§ **YOUR INSTRUCTIONS**: Extract from the entries below, exactly as given, only the lines from the line containing "where the power" to the line containing "cells by family", both lines included.

[Stored items]
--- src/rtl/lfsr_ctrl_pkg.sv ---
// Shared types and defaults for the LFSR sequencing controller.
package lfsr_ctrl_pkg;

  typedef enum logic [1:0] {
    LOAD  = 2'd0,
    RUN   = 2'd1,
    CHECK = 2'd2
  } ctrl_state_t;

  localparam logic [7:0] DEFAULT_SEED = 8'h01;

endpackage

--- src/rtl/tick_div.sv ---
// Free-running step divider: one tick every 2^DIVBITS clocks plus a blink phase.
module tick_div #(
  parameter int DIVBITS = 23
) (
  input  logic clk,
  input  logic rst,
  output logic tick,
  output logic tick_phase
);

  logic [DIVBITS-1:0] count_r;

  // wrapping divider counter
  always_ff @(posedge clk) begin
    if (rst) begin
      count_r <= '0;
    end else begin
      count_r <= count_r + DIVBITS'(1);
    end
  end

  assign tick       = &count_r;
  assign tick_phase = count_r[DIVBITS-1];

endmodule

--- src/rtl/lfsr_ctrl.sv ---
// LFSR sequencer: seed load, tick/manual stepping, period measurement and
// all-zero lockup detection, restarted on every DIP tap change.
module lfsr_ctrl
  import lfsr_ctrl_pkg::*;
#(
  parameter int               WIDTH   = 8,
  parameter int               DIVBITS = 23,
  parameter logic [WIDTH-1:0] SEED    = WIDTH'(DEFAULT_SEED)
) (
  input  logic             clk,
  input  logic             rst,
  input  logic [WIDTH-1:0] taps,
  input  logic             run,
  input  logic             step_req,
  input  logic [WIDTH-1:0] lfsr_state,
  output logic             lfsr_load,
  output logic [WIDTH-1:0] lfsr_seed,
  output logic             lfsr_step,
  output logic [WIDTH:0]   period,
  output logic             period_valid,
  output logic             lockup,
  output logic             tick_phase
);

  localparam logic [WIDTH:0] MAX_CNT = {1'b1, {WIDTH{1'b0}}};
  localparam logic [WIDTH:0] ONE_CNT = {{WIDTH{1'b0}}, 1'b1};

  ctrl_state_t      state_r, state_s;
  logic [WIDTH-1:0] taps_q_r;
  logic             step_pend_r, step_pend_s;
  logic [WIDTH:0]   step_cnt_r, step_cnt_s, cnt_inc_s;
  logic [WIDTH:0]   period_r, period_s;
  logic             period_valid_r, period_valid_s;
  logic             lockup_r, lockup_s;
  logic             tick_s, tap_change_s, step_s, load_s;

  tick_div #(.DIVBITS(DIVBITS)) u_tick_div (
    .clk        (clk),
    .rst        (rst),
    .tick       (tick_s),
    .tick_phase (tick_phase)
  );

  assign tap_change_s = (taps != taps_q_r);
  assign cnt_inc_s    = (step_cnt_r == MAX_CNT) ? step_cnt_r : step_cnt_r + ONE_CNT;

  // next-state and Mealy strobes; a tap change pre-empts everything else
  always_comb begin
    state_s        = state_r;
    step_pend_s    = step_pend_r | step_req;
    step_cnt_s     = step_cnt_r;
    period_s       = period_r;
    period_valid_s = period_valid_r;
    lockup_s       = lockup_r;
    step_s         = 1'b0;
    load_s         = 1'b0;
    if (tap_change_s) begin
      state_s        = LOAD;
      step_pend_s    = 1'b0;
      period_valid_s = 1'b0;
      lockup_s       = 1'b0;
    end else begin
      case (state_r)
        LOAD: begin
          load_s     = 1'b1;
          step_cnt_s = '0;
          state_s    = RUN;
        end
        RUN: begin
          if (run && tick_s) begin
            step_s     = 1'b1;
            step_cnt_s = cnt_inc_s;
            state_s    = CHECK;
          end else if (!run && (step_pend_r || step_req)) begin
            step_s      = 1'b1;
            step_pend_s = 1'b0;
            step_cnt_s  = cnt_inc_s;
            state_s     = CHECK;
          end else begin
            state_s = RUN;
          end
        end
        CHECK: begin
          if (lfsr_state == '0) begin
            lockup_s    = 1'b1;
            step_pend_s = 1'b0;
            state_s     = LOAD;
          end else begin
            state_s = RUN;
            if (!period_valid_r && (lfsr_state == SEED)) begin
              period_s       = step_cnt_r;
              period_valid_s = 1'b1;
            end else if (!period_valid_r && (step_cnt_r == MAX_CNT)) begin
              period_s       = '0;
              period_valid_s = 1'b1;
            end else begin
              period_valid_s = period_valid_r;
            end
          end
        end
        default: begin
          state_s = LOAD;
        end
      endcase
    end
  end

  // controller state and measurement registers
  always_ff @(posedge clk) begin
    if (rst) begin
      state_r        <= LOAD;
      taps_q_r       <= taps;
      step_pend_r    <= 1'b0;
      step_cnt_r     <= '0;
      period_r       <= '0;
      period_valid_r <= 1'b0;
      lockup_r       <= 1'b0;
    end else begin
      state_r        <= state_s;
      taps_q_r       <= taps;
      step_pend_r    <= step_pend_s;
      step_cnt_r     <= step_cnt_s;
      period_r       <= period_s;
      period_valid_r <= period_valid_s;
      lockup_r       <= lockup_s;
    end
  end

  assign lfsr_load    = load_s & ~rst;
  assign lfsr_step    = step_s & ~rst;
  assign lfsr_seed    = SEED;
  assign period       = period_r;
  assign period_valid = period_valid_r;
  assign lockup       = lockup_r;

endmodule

* * *

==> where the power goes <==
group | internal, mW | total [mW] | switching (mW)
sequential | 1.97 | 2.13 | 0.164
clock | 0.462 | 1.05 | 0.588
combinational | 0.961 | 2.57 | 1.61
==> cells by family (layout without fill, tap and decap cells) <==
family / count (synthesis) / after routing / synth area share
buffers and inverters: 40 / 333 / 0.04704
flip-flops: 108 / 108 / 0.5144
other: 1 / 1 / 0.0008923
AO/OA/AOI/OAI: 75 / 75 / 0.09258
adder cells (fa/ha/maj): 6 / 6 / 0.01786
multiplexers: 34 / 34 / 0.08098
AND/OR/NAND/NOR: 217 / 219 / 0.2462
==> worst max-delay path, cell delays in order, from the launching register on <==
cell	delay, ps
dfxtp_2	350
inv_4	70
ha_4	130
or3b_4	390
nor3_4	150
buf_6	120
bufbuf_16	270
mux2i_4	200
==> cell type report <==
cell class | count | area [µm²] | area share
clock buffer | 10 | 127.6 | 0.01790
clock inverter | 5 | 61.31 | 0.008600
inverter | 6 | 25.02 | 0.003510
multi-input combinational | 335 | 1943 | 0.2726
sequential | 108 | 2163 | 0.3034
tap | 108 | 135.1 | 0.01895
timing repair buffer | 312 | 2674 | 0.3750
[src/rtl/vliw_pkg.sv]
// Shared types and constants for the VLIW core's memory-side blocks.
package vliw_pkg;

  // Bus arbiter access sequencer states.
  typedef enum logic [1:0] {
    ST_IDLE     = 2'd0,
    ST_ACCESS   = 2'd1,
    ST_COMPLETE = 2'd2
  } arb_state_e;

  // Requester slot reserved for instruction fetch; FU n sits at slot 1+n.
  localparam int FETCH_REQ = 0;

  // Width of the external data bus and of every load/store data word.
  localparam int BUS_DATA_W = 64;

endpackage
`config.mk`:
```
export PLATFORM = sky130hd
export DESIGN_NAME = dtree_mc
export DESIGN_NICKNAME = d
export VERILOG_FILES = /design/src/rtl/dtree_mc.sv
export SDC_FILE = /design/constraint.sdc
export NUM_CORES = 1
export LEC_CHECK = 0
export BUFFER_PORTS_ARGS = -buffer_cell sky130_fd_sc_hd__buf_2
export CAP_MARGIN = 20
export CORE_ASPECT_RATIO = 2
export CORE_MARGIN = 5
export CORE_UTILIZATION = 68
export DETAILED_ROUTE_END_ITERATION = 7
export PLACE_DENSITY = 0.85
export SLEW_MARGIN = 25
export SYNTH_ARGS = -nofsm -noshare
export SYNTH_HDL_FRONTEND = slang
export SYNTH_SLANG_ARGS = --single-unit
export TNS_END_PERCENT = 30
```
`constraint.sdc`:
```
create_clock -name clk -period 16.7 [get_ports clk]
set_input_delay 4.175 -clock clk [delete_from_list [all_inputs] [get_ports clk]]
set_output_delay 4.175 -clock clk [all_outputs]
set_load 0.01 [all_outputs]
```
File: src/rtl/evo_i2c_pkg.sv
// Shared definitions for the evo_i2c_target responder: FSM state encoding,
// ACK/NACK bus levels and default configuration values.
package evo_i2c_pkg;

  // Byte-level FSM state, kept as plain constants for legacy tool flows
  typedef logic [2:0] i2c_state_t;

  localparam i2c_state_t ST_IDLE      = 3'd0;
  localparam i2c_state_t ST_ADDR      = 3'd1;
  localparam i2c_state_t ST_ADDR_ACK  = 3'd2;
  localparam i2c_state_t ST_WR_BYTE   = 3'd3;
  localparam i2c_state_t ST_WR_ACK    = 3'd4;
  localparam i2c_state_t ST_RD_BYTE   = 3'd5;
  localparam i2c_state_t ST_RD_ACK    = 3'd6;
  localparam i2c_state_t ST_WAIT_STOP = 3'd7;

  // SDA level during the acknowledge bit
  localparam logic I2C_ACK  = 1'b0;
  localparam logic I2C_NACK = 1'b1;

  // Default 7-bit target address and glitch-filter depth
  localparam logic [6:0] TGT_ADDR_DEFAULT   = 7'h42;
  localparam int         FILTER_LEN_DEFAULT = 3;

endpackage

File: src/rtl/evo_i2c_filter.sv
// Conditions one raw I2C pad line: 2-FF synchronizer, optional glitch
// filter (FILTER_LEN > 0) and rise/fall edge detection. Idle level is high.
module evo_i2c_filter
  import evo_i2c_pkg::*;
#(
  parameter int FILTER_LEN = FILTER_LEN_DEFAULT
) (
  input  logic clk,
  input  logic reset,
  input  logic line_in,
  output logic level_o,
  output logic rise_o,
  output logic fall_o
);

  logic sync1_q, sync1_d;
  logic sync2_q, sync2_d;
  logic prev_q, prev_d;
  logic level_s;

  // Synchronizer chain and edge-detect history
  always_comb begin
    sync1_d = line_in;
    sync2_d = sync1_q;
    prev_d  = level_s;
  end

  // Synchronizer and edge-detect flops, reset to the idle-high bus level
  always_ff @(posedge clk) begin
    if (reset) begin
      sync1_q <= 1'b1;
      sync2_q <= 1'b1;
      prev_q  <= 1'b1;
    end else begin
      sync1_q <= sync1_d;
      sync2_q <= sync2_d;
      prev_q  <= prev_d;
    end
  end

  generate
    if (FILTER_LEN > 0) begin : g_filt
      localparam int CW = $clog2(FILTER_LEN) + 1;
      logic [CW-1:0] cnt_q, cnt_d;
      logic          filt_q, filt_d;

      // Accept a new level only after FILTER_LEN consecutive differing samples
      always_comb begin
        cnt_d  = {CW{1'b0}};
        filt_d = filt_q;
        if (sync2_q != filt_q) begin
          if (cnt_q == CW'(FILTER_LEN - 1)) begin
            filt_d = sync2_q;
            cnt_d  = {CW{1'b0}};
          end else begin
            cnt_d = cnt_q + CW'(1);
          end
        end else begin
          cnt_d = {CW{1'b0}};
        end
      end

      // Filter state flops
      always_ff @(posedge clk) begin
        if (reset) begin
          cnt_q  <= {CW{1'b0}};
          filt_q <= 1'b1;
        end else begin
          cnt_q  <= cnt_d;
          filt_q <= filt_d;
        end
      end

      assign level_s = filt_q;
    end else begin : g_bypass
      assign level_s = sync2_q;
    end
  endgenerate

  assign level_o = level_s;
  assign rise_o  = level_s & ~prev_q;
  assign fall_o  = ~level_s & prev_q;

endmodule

§ **SOLVED PROBLEM**:
==> where the power goes <==
group | internal, mW | total [mW] | switching (mW)
sequential | 1.97 | 2.13 | 0.164
clock | 0.462 | 1.05 | 0.588
combinational | 0.961 | 2.57 | 1.61
==> cells by family (layout without fill, tap and decap cells) <==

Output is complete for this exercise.